◆ Data records ◆

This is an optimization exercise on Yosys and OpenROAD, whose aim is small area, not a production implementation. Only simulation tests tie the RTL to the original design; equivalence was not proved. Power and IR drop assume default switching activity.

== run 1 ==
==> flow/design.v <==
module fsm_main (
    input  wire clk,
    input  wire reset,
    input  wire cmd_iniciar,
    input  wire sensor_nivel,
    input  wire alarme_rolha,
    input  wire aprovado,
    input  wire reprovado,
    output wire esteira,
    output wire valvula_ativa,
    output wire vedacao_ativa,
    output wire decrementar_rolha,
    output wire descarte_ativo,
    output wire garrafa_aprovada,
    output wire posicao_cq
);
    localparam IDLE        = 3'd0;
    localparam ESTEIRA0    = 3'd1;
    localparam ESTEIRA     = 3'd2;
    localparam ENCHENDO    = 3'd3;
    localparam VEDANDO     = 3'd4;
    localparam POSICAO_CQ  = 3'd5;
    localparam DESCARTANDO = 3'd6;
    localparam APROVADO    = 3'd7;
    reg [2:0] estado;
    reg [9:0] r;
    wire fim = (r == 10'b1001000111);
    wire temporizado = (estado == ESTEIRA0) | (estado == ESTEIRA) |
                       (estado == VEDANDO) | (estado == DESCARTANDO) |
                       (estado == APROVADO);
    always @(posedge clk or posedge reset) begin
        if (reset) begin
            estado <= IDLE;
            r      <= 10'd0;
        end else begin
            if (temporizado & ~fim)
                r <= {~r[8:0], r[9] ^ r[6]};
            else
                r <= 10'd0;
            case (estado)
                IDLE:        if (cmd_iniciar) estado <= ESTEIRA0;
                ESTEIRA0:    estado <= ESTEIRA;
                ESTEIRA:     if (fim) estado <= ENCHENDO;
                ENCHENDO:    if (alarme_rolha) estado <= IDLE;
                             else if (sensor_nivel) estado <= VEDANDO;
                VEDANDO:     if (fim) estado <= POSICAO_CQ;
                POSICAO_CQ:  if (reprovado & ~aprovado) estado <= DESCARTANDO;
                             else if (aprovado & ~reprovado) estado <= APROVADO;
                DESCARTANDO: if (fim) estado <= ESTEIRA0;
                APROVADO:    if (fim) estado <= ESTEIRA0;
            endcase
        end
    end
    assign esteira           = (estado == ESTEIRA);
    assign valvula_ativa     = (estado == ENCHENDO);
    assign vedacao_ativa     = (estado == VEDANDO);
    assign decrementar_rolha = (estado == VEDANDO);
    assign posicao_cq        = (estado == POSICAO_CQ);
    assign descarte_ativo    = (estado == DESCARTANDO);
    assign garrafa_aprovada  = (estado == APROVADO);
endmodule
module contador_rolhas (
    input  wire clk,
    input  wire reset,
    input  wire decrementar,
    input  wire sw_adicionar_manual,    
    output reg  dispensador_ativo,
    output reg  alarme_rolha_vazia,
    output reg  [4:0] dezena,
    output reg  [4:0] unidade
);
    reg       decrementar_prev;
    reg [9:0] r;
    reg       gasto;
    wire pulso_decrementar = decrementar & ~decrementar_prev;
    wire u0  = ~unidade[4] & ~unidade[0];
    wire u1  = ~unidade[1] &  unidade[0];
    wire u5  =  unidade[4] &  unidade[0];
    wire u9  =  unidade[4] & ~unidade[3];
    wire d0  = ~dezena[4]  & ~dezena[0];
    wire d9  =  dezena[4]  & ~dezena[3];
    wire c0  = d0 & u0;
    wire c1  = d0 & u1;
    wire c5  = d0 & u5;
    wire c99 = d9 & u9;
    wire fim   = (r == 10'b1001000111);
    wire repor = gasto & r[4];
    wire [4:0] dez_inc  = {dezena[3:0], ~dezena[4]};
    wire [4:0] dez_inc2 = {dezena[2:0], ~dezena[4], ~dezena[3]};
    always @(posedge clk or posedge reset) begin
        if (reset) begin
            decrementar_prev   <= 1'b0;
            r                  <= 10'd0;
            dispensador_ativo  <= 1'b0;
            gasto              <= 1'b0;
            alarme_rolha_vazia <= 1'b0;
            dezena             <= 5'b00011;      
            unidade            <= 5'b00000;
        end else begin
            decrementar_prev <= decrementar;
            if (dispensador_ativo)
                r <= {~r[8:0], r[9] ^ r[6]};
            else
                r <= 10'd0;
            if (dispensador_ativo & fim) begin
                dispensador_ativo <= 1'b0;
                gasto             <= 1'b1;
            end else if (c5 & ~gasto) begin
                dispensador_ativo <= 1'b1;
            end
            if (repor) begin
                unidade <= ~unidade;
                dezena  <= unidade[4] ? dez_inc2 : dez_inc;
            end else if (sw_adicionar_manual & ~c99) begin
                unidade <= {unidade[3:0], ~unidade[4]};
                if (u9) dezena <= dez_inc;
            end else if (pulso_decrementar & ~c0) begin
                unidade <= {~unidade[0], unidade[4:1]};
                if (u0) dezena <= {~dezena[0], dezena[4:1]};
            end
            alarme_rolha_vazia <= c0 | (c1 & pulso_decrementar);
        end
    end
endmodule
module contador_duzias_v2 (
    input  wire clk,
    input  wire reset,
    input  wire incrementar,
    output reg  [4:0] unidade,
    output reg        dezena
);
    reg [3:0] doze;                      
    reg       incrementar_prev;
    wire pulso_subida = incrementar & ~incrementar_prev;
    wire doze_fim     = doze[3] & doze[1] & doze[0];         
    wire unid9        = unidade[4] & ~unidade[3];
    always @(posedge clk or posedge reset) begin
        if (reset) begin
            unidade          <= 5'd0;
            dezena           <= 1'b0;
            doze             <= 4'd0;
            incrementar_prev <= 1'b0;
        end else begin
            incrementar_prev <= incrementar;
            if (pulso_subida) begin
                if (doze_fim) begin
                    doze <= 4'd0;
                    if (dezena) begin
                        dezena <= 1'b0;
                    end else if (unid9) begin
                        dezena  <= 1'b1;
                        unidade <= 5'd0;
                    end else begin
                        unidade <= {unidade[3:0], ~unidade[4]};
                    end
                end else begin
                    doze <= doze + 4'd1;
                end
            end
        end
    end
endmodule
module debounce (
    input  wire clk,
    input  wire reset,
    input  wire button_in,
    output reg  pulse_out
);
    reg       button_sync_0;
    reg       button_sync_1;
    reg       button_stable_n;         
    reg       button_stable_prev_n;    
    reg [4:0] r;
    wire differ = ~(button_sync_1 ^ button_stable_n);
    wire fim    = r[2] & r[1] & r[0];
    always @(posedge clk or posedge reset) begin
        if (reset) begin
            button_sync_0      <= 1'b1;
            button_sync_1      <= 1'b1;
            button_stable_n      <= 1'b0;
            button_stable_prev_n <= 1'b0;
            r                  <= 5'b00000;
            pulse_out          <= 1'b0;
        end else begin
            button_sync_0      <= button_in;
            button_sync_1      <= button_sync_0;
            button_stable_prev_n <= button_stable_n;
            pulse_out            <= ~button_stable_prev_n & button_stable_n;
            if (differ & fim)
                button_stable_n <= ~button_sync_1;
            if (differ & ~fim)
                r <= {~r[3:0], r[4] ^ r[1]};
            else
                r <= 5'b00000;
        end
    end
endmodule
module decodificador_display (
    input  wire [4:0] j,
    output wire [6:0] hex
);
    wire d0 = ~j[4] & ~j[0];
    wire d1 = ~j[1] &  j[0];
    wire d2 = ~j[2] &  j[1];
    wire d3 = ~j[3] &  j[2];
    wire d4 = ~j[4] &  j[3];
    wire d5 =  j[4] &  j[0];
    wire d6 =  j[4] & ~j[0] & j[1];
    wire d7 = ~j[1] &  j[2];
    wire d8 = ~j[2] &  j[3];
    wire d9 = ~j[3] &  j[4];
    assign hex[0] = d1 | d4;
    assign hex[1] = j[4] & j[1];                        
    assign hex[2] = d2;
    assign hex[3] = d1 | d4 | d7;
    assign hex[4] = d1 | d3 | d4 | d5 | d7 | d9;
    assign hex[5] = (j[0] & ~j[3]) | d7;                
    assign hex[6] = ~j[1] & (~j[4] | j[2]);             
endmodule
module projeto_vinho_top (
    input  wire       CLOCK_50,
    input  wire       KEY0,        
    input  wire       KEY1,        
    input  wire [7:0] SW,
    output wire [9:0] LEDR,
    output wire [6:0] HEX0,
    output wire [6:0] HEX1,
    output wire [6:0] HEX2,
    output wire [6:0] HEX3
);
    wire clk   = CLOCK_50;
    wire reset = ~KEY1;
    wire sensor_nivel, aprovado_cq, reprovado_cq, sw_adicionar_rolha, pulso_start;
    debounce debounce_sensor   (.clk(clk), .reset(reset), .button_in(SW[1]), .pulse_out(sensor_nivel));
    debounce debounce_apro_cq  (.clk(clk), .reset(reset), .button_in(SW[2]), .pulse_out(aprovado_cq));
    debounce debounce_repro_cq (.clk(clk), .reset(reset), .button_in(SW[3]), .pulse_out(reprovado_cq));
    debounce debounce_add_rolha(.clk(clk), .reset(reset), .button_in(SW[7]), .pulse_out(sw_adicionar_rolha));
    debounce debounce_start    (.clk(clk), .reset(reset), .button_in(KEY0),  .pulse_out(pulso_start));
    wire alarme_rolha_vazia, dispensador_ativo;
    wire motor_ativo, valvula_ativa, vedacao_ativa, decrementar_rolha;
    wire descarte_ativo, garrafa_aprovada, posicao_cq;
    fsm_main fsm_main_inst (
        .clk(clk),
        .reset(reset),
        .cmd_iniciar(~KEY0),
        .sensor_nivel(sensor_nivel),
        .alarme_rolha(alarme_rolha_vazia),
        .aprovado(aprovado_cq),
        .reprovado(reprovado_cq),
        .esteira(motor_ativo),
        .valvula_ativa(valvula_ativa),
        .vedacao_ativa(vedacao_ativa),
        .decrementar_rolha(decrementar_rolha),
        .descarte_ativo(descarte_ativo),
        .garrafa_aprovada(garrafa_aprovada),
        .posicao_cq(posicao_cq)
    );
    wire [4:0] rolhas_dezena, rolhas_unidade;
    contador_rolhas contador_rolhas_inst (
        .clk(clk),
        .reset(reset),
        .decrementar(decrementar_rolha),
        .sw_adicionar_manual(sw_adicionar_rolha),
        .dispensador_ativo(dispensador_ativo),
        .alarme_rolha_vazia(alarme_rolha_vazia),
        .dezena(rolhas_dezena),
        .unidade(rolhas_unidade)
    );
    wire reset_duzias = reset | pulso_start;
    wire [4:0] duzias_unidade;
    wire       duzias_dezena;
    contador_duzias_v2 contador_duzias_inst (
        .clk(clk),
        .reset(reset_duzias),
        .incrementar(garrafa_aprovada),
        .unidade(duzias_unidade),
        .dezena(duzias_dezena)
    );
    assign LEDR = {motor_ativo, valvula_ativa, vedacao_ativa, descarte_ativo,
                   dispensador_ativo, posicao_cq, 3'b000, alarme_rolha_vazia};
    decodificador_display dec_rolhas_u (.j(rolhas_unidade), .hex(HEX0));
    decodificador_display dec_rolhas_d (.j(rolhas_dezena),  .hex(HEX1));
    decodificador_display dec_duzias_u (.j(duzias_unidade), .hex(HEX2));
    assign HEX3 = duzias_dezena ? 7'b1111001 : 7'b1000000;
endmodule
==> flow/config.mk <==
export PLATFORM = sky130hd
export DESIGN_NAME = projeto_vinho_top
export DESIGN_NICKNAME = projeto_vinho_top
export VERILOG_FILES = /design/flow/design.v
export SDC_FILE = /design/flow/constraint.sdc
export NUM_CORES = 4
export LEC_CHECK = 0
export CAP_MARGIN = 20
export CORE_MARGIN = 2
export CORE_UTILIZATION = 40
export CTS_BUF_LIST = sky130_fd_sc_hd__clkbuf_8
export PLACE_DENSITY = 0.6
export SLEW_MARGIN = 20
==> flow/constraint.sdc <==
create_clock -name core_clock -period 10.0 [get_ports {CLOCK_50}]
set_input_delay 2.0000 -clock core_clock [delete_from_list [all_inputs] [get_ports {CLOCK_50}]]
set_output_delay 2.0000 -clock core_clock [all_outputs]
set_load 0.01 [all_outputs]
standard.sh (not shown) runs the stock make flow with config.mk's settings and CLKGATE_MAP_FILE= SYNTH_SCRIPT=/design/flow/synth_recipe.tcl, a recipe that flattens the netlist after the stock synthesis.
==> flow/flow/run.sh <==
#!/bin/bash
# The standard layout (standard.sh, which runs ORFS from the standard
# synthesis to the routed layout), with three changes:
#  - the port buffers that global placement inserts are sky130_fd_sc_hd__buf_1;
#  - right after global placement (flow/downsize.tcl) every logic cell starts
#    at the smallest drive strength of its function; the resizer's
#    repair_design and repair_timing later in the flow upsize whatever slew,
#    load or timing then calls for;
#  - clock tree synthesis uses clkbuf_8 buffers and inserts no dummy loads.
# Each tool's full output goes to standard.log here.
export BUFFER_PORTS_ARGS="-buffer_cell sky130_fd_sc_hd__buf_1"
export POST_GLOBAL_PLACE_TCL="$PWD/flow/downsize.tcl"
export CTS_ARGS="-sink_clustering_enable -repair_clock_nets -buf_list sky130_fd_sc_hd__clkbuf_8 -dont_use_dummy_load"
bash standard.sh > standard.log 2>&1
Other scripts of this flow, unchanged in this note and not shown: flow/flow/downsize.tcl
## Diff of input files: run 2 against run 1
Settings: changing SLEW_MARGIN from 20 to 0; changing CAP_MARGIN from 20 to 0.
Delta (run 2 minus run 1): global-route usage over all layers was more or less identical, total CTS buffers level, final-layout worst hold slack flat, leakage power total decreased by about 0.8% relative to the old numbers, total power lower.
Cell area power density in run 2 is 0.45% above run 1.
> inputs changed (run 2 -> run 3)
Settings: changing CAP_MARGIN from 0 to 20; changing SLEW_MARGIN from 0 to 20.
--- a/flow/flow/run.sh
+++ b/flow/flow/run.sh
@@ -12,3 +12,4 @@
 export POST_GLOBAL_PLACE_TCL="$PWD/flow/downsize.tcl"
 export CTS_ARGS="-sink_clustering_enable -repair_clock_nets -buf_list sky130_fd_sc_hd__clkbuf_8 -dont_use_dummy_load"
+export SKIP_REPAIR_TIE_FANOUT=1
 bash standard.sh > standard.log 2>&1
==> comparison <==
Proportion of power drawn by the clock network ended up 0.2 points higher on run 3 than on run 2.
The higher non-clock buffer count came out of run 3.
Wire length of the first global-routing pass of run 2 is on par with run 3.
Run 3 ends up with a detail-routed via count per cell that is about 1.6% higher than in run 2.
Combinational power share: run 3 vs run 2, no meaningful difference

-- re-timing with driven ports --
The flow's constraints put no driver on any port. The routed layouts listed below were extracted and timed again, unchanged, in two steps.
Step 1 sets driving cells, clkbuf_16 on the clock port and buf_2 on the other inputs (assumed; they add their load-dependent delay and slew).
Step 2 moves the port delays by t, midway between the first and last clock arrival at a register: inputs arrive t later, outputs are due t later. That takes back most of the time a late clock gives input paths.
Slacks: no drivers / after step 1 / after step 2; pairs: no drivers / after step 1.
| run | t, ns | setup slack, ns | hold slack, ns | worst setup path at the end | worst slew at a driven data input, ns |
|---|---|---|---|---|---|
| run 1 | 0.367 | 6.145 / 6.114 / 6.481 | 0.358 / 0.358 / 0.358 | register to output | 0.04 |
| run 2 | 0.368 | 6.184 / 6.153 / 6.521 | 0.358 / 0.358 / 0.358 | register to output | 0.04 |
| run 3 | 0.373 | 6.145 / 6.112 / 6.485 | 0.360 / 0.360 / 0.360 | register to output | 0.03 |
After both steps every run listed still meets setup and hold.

◆ Try it ◆
Restate verbatim all lines from the start of the data through the line containing "localparam DESCARTANDO = 3'd6;", with both ends kept.

◆ Task solution ◆
This is an optimization exercise on Yosys and OpenROAD, whose aim is small area, not a production implementation. Only simulation tests tie the RTL to the original design; equivalence was not proved. Power and IR drop assume default switching activity.

== run 1 ==
==> flow/design.v <==
module fsm_main (
    input  wire clk,
    input  wire reset,
    input  wire cmd_iniciar,
    input  wire sensor_nivel,
    input  wire alarme_rolha,
    input  wire aprovado,
    input  wire reprovado,
    output wire esteira,
    output wire valvula_ativa,
    output wire vedacao_ativa,
    output wire decrementar_rolha,
    output wire descarte_ativo,
    output wire garrafa_aprovada,
    output wire posicao_cq
);
    localparam IDLE        = 3'd0;
    localparam ESTEIRA0    = 3'd1;
    localparam ESTEIRA     = 3'd2;
    localparam ENCHENDO    = 3'd3;
    localparam VEDANDO     = 3'd4;
    localparam POSICAO_CQ  = 3'd5;
    localparam DESCARTANDO = 3'd6;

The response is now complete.